Evaluation of the Pharmacokinetic Interaction and Safety of Ubrogepant Coadministered With Esomeprazole Magnesium

Abstract Ubrogepant is a calcitonin gene–related peptide receptor antagonist for the acute treatment of migraine. Esomeprazole magnesium increases intragastric pH, which may affect oral ubrogepant absorption. This open‐label, nonrandomized, crossover trial evaluated esomeprazole magnesium's impact on the pharmacokinetics and safety of coadministered ubrogepant in healthy adults. Participants received ubrogepant 100 mg on day 1, esomeprazole magnesium 40 mg on days 9 to 13, and ubrogepant 100 mg with esomeprazole magnesium 40 mg on day 14. No effect on ubrogepant pharmacokinetics was concluded if 90% confidence intervals of geometric mean ratios were within 80% to 125% for comparison of pharmacokinetic parameters between ubrogepant + esomeprazole magnesium versus ubrogepant alone. Thirty participants enrolled (mean age, 31.7 years; 53.3% males). Ubrogepant peak plasma concentration (C max ) decreased 23%, time to C max increased by 1.5 hours, and area under the plasma concentration‐time curve was reduced by ≈10% when coadministered with esomeprazole magnesium versus ubrogepant alone.
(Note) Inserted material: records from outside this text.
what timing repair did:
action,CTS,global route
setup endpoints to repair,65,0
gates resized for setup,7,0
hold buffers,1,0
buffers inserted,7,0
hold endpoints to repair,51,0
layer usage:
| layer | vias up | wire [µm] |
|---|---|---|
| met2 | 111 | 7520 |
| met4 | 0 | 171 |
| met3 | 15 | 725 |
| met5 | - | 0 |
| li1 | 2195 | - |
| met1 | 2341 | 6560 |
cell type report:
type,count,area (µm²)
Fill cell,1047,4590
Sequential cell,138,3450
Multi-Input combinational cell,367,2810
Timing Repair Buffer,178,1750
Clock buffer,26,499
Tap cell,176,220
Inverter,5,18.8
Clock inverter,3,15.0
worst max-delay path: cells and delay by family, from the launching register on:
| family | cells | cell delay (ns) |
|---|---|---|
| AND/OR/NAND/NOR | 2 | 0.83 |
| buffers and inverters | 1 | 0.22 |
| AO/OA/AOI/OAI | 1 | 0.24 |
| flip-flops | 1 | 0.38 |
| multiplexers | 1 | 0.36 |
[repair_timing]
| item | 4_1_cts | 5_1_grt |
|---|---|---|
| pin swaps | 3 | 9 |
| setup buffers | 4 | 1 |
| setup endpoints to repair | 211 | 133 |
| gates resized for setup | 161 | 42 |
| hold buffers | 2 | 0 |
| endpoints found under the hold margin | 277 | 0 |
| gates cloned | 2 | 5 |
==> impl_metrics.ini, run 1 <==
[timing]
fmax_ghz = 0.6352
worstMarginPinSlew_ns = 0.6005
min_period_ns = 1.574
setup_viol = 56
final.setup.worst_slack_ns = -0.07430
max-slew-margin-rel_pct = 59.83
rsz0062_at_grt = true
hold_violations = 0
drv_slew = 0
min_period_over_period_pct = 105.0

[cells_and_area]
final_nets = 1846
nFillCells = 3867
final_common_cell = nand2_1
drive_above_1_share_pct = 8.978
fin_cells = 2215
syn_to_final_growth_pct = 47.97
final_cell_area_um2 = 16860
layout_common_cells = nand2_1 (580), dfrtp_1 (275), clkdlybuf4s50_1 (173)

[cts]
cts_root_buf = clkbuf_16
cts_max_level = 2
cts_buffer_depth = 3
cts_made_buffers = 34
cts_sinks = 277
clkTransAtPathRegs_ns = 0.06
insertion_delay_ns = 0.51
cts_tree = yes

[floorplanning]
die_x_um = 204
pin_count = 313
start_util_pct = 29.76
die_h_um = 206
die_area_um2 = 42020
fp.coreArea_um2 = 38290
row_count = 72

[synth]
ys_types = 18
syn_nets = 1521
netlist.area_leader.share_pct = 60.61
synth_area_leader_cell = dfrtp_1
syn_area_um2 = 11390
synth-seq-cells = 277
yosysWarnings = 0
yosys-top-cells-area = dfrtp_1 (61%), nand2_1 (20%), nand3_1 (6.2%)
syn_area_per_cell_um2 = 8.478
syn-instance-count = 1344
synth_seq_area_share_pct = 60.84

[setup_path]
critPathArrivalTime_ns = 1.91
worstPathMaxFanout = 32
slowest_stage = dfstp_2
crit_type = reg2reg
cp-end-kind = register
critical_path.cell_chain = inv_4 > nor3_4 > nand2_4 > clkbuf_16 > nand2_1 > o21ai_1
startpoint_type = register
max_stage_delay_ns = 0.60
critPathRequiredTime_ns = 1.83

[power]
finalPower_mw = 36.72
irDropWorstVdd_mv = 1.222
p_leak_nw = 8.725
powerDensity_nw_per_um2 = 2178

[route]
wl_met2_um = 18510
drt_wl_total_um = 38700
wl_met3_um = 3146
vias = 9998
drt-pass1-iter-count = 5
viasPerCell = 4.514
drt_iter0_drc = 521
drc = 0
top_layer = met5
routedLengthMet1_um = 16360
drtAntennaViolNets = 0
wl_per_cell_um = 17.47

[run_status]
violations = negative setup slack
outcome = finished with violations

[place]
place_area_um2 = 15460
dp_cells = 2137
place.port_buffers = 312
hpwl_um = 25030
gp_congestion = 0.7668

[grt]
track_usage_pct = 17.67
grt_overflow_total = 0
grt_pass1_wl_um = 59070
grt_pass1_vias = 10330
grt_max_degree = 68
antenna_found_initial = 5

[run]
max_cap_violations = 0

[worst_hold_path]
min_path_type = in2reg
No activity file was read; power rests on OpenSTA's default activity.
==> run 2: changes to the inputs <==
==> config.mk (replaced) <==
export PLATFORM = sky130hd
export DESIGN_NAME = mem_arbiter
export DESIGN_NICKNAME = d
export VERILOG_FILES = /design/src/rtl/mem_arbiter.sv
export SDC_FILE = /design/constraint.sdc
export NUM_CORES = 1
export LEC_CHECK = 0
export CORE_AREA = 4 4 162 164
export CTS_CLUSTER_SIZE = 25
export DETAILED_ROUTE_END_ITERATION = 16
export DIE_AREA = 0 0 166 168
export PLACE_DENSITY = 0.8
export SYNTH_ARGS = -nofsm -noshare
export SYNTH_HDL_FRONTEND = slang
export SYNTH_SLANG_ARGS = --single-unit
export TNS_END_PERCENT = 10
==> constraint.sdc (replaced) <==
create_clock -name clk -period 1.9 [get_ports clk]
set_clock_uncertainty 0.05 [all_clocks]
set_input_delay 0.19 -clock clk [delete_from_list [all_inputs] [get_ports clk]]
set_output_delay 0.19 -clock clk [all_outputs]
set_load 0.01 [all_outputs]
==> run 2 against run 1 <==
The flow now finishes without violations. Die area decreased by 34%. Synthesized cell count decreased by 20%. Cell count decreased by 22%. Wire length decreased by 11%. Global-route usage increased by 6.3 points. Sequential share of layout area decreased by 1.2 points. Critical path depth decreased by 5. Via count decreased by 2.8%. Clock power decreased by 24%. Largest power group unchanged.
$ cat config.mk
export PLATFORM = sky130hd
export DESIGN_NAME = ber_history
export DESIGN_NICKNAME = d
export VERILOG_FILES = /design/src/rtl/ber_history.sv
export SDC_FILE = /design/constraint.sdc
export NUM_CORES = 1
export LEC_CHECK = 0
export BUFFER_PORTS_ARGS = -buffer_cell sky130_fd_sc_hd__buf_2
export CAP_MARGIN = 40
export CORE_MARGIN = 2
export CORE_UTILIZATION = 55
export CTS_BUF_LIST = sky130_fd_sc_hd__clkbuf_8 sky130_fd_sc_hd__clkbuf_16
export DETAILED_ROUTE_END_ITERATION = 16
export GPL_ROUTABILITY_DRIVEN = 0
export PLACE_DENSITY_LB_ADDON = 0.2
export SLEW_MARGIN = 20
export SYNTH_ARGS = -nofsm -noshare
export SYNTH_HDL_FRONTEND = slang
export SYNTH_SLANG_ARGS = --single-unit
export TNS_END_PERCENT = 1
$ cat constraint.sdc
create_clock -name clk -period 4.6 [get_ports clk]
set_input_delay 0.23 -clock clk [delete_from_list [all_inputs] [get_ports clk]]
set_output_delay 0.23 -clock clk [all_outputs]
set_load 0.01 [all_outputs]
$ cat src/rtl/ber_history.sv
// Transmitted-bit history: shift register, newest bit at index 0, read port
// returns the bit written rd_idx+1 writes ago (pre-write value).
module ber_history #(
  parameter int MAX_LAT = 64
) (
  input  logic                       clk,
  input  logic                       rst,
  input  logic                       we,
  input  logic                       din,
  input  logic [$clog2(MAX_LAT)-1:0] rd_idx,
  output logic                       rd_bit
);
  logic [MAX_LAT-1:0] hist;

  always_ff @(posedge clk) begin
    if (rst)     hist <= '0;
    else if (we) hist <= {hist[MAX_LAT-2:0], din};
  end

  assign rd_bit = hist[rd_idx];
endmodule

# ---- Word-level counts from Yosys, hierarchy flattened
# Index checks and enable logic that the tools add are counted.
dict set report word_totals {
  output_inout_bits 1
  wordCells 4
  ff_bits 64
  input_bits 10
}
dict set report op_classes {
  muxes 2
  order_cmp 1
}
# op count
set ops {}
lappend ops {{6-bit by 7-bit < comparator with 1-bit output, second input constant} 1}
lappend ops {{1-bit binary-select mux with 6-bit select} 1}
lappend ops {{1-bit 2-to-1 mux} 1}

# ---- Longest topological paths before layout
# Gate-level depths: netlist of run 1.
dict set report depth {
  ltp_word 2
  depth_mapped 6
  ltp_nobuf 4
}

# ---- Worst setup path after synthesis of run 1
# No wires, ideal clock.
dict set report synth_timing {
  kind {input to output}
  startpoint {in rd_idx[1]}
  endpoint {out rd_bit}
  setup_slack_ns 2.677
  required_ns 4.370
  stages 5
  n_path_buf 1
  t_arrival_ns 1.693
  cell_sequence {buf_6 mux4_2 mux4_2 or2_0 a32o_1}
}
dict set report synth_between {
  elab_chain_len 2
}
# element line_no
set synth_rtl {}
lappend synth_rtl {{from (decl)} 10} ;# input logic [$clog2(MAX_LAT)-1:0] rd_idx,
lappend synth_rtl {{1-bit binary-select mux with 6-bit select} 20} ;# assign rd_bit = hist[rd_idx];
lappend synth_rtl {{1-bit 2-to-1 mux (implied by the code)} 20}
lappend synth_rtl {{to (decl)} 11} ;# output logic rd_bit
# Every way passes these cells. The select of a mux whose other input is x is not followed.

# ---- Worst setup path in the final report of run 1
dict set report layout_timing {
  startpoint {reg hist[2]}
  endpoint {out rd_bit}
}
dict set report layout_between {
  elab_chain_len 2
}
# element line_no
set layout_rtl {}
lappend layout_rtl {{from (decl)} 13} ;# logic [MAX_LAT-1:0] hist;
lappend layout_rtl {{from (signal assigned)} 17} ;# else if (we) hist <= {hist[MAX_LAT-2:0], din};
lappend layout_rtl {{1-bit binary-select mux with 6-bit select} 20}
lappend layout_rtl {{1-bit 2-to-1 mux (implied by the code)} 20}
# Every way passes these cells. The select of a mux whose other input is x is not followed.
The 90% confidence interval of the geometric mean ratio for C max did not fall within the 80% to 125% equivalence range, but the decrease was not considered clinically meaningful. Esomeprazole magnesium coadministered with ubrogepant did not increase the incidence rate of treatment‐emergent adverse events, and interactions between the medications are likely to have limited clinical relevance.